Both are grammatically correct, but I would choose would here. Would refers to the person's willingness. The sentence is asking the person to try a bit harder to hurry.

Could refers to the person's ability. I wish you could hurry means that, for some reason, the person is unable (not just unwilling) to hurry. So, I think the would option would be the more common situation.

I hope that helps.


The LearnEnglish Team

Hello Team. A colleague said that both choices are correct, what do you think? If so, could you please explain?

- I wish I (were - had been) rich, I wouldn't have borrowed money from others.

Thank you.

Hi Ahmed Imam,

Yes, I agree with your colleague. The two options both make sense, but they have slightly different meanings:

  • I wish I had been rich, ... - this third conditional structure shows an imagined past situation. In the sentence, 'being rich' refers specifically to the time when I borrowed the money (i.e., 'If I had been rich at that time, ...'). It sounds like the borrowing did not happen recently.
  • I wish I were rich, ... - this second conditional structure shows an imagined (i.e. unreal) present situation, i.e. being rich now. We might use this if the borrowing happened recently.

I hope that helps.


The LearnEnglish Team

Hello Team. Could you please help me? Which one is correct or both?
- I wish that Tom was studying Chemistry at the moment.
- I wish that Tom were studying Chemistry at the moment.
Thank you.

Hello Ahmed Imam,

Both are possible, but 'was' is much more common.

All the best,


The LearnEnglish Team

Hello Team. Is the following sentence correct using "would"?
- They wish we would lend them some money.
Some colleagues say that it is wrong and we must always use "could" with "I" and "we". What is correct?
Thank you.

Helo Ahmed Imam,

The sentence is correct. We don't use would when we are describing our own behaviour since we are in control of our own choices. However, here the wishing is done not by 'we' but by 'they', so it is fine.



The LearnEnglish Team

Hello. Could you please tell me the difference between the following two sentences?
1- I wish the weather were fine today.
2- I wish the weather would be fine today.
Thank you.

Hello Ahmed Imam,

  • wish sth + past [wish the weather were] describes the situation at the moment; it imagines a different present
  • wish sth + would [wish the weather would] describes the future; it imagines a hoped-for future

Since we are talking about the future, the verb 'be' does not work here. You could use 'improve', however, or refer to a concrete change (I wish it would stop raining).

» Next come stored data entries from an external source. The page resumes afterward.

## src/hdl/gbd_ram.sv

```systemverilog
// Generic single-port RAM with a registered read.
module gbd_ram #(
	parameter int WIDTH = 8,
	parameter int DEPTH = 16
) (
	input  logic                                  clk,
	input  logic                                  we,
	input  logic [((DEPTH > 1) ? $clog2(DEPTH) : 1)-1:0] addr,
	input  logic [WIDTH-1:0]                      wdata,
	output logic [WIDTH-1:0]                      rdata
);

	logic [WIDTH-1:0] mem [DEPTH];

	// One access per cycle; read returns the old contents.
	always_ff @(posedge clk) begin
		if (we) begin
			mem[addr] <= wdata;
		end
		rdata <= mem[addr];
	end

endmodule

```

## config.mk

```make
export PLATFORM = sky130hd
export DESIGN_NAME = gbd_ram
export DESIGN_NICKNAME = d
export VERILOG_FILES = /design/src/hdl/gbd_ram.sv
export SDC_FILE = /design/constraint.sdc
export NUM_CORES = 1
export LEC_CHECK = 0
export BUFFER_PORTS_ARGS = -buffer_cell sky130_fd_sc_hd__clkbuf_2
export CAP_MARGIN = 30
export CORE_UTILIZATION = 30
export CTS_BUF_LIST = sky130_fd_sc_hd__clkbuf_2 sky130_fd_sc_hd__clkbuf_4 sky130_fd_sc_hd__clkbuf_8
export DETAILED_ROUTE_END_ITERATION = 8
export PLACE_DENSITY = 0.49
export SYNTH_ARGS = -nofsm -noshare
export SYNTH_HDL_FRONTEND = slang
export SYNTH_SLANG_ARGS = --single-unit
export TNS_END_PERCENT = 50
```

## constraint.sdc

```tcl
create_clock -name clk -period 2.2 [get_ports clk]
set_input_delay 0.33 -clock clk [delete_from_list [all_inputs] [get_ports clk]]
set_output_delay 0.33 -clock clk [all_outputs]
set_load 0.02 [all_outputs]
```

* Word level (Yosys, flattened, before mapping)
Memory sizes are Yosys's and may differ from the RTL's. A register that Yosys moved wholly into a read port is not among the register bits.
Index checks and enable logic that the tools add are counted.
** Storage, ports and cells
- Memories kept :: 1
- Output and inout bits :: 8
- Bits of input ports :: 14
- Flip-flop bits (word level) :: 0
- Memory bits (writable) :: 128
- Logic and storage cells :: 3
** Memory list
- mem :: depth 16, bits a word 8, read ports 1, clocked after memory_dff 1, write ports 1, line 13 : logic [WIDTH-1:0] mem [DEPTH];
** Cells by class
- Muxes and demuxes :: 2
** Operators by type and width (count)
- $mux W1 :: 2

* Depth between registers and ports, before layout
- Depth after elaboration :: 2
- Mapped depth :: 5
- Depth with buffers taken out :: 3

* Worst setup path after synthesis
Ideal clock, no wire load.
- Path kind :: input-to-reg
- Start point :: in addr[2] in the netlist's numbering
- End point :: mem mem[0][0], enable pin
- Setup slack :: 0.377 ns
- Stages on the path :: 2
- Data required time :: 1.817 ns
- Arrival :: 1.440 ns
- Setup time :: 0.383 ns
- Cell sequence :: or3b_2 -> nor3_1
** RTL lines
- start, declared :: line 8 : input logic [((DEPTH > 1) ? $clog2(DEPTH) : 1)-1:0] addr,
- end, declared :: line 13
Straight into the memory's write port.

==> flow_summary_export.csv <==
group,metric,value,unit
routing,drt_pass1_iterations,4,
worst_hold_path,min_path_type,"primary input to flip-flop",
sta,period_minus_slack,1420,ps
synthesis,synth_common_cells,"edfxtp_1, mux4_2, a22oi_1",
clocking,clock-sinks,136,
clocking,cts_resized,0,
power,power_frac_seq,57.3,%
routing,ant_nets,0,
worst_setup_path,r2r.worst_path.cells,3,
sta,postLayoutSetupSlackWorst,782,ps
clocking,cts_tree,"yes",
sta,fmax,705,MHz
global_route,grt_overflow,0,
routing,wl,9.88,mm
power,sw_frac_of_total,21.1,%
worst_setup_path,cp_slowest_stage_delay,520,ps
clocking,clk_latency,440,ps
worst_setup_path,reg2reg_to,"rdata[3]$_DFF_P_",
floorplanning,start_util,30.7,%
worst_setup_path,path_class,"primary input to flip-flop",
clocking,cts_setup_buffers,0,
sta,finalCritPeriodShare,64.4,%
placed_design,dp_slack,289,ps
worst_setup_path,path_cells,"clkbuf_2, buf_12, mux4_2, a22oi_1, nand2_1",
global_route,antenna_found_initial,0,
synthesis,yosysTopAreaCell,"edfxtp_1",
synthesis,synth_ff_type,"edfxtp_1",
synthesis,yosys.area.top_type_share,75.9,%
synthesis,synth_edf_count,128,
sta,holdWs,326,ps
synthesis,synth.cell_area,0.00507,mm2
final_layout,fin_nets,298,
final_layout,fin_util,36.2,%
worst_setup_path,critPathMaxFanout,23,
sta,finalHoldViolations,0,
worst_setup_path,crit_required,2520,ps
clocking,cts.path.max_buffers,2,
routing,drtIter0Drc,221,
status,outcome,"finished clean",
synthesis,synth.distinct_cells,18,
sta,worst_slew_pin_slew,622,ps
sta,setup_violations,0,
final_layout,drive_above_1_share,37.0,%
global_route,grt_max_degree,40,
global_route,grt_pass1_vias,2471,
worst_setup_path,worst_ep_arrival_time,1740,ps
power,power_frac_comb,5.8,%
routing,wl_per_cell,19.1,um
sta,fin_tns_setup,0,ps
synthesis,ys_seq_elements,136,
final_layout,antennaDiodeCount,0,
worst_setup_path,critPathLaunch,"addr[0]",
synthesis,synth_area_per_cell,22.0,um2
sta,max_slew_margin,58.5,%
floorplanning,die_area,0.0174,mm2
routing,via_per_inst,4.58,
synthesis,synth_most_common_cell,"edfxtp_1",
synthesis,synth_cells,230,
routing,drc_errors,0,
worst_setup_path,rrSetupSlack,850,ps
power,net-switching-power,1070,uW
worst_setup_path,cp-start-kind,"primary input",
synthesis,syn_nets,244,
floorplanning,rows,47,
power,powerDensity,849,mW/mm2
power,power_leakage,0.00196,uW
worst_setup_path,r2r_start,"mem[2][3]$_DFFE_PP_",
floorplanning,core_area,0.0165,mm2
global_route,grt_pass1_wl,15.1,mm
placed_design,dp_hpwl,6.57,mm
final_layout,area_delta_synth_final,18.0,%
synthesis,seq_area_frac_synth,79.0,%
placed_design,place_congestion,0.687,
clocking,cts-root-buf,"clkbuf_8",
global_route,grt_usage,12.5,%
clocking,path_clk_slew,70,ps
sta,rsz0062_at_grt,"no",
synthesis,synthArstFlopShare,0,%
routing,via_count,2370,
power,intPower,4010,uW
synthesis,synth-warning-count,0,
worst_setup_path,slowest_stage,"mux4_2",
run,drv_cap,0,
floorplanning,die_w,132,um
placed_design,io_buffers,21,
floorplanning,fp.dieH,132,um
clocking,cts_hold_buf,0,
clocking,cts-htree-levels,4,
clocking,cts_made_buffers,17,
floorplanning,io_pins,22,
power,peakVddDrop,0.332,mV
power,p_clk_share,36.9,%
worst_setup_path,critPathCaptureType,"flip-flop",
worst_setup_path,cp-endpoint,"rdata[3]$_DFF_P_",
sta,finalClockSkew,13.7,ps
synthesis,synth.area.top_cells,"edfxtp_1, mux4_2, dfxtp_1",
final_layout,n_fill_cell,1501,
sta,drv_slew,0,
## per-layer routing
metal  part of all wire (%)  track usage (%)  up-vias
met5                      0                0        -
met4                    1.4             5.43        0
met3                    4.7             4.23       12
met2                     50             19.9       52
met1                     44             15.5     1236
li1                       -                -     1070
## power by group through the flow
stage	clock network [uW]	logic, uW	registers [uW]
2_1_floorplan	0	149	2980
3_3_place_gp	0	299	2970
3_5_place_dp	0	303	2970
4_1_cts	1920	303	2910
5_1_grt	2030	322	2920
6_report	1870	294	2910
## sequential cells by signal, indices dropped and copies added (netlist names)
signal  flops
rdata       8
mem       128
## worst min path at each step
stage	start	to	slack [ps]	cells after the start
detailed placement	mem[15][3]$_DFFE_PP_	rdata[3]$_DFF_P_	670	3
global placement	mem[15][3]$_DFFE_PP_	rdata[3]$_DFF_P_	670	3
finish	wdata[0]	mem[10][0]$_DFFE_PP_	330	1
CTS	wdata[0]	mem[11][0]$_DFFE_PP_	290	1
global route	wdata[0]	mem[9][0]$_DFFE_PP_	320	1
floorplan	wdata[0]	mem[0][0]$_DFFE_PP_	430	0
## through the flow
stage | std cells | instance area (um2) | power (uW)
2_1_floorplan | 230 | 5070 | 3130
6_report | 517 | 5980 | 5080
3_3_place_gp | 485 | 5610 | 3270
3_5_place_dp | 485 | 5610 | 3270
5_1_grt | 517 | 5980 | 5270
4_1_cts | 517 | 5980 | 5140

Note that 'wish sb would' is used when we are talking about behaviour. For example:

I wish he would stop talking!

[he talks too much; I hope this changes in the future]

Obviously, behaviour is something people have. It requires choice and involves making a decision. Thus we generally use the form with people rather than things, though we can anthropomorphise things such as cars, computers, the weather etc.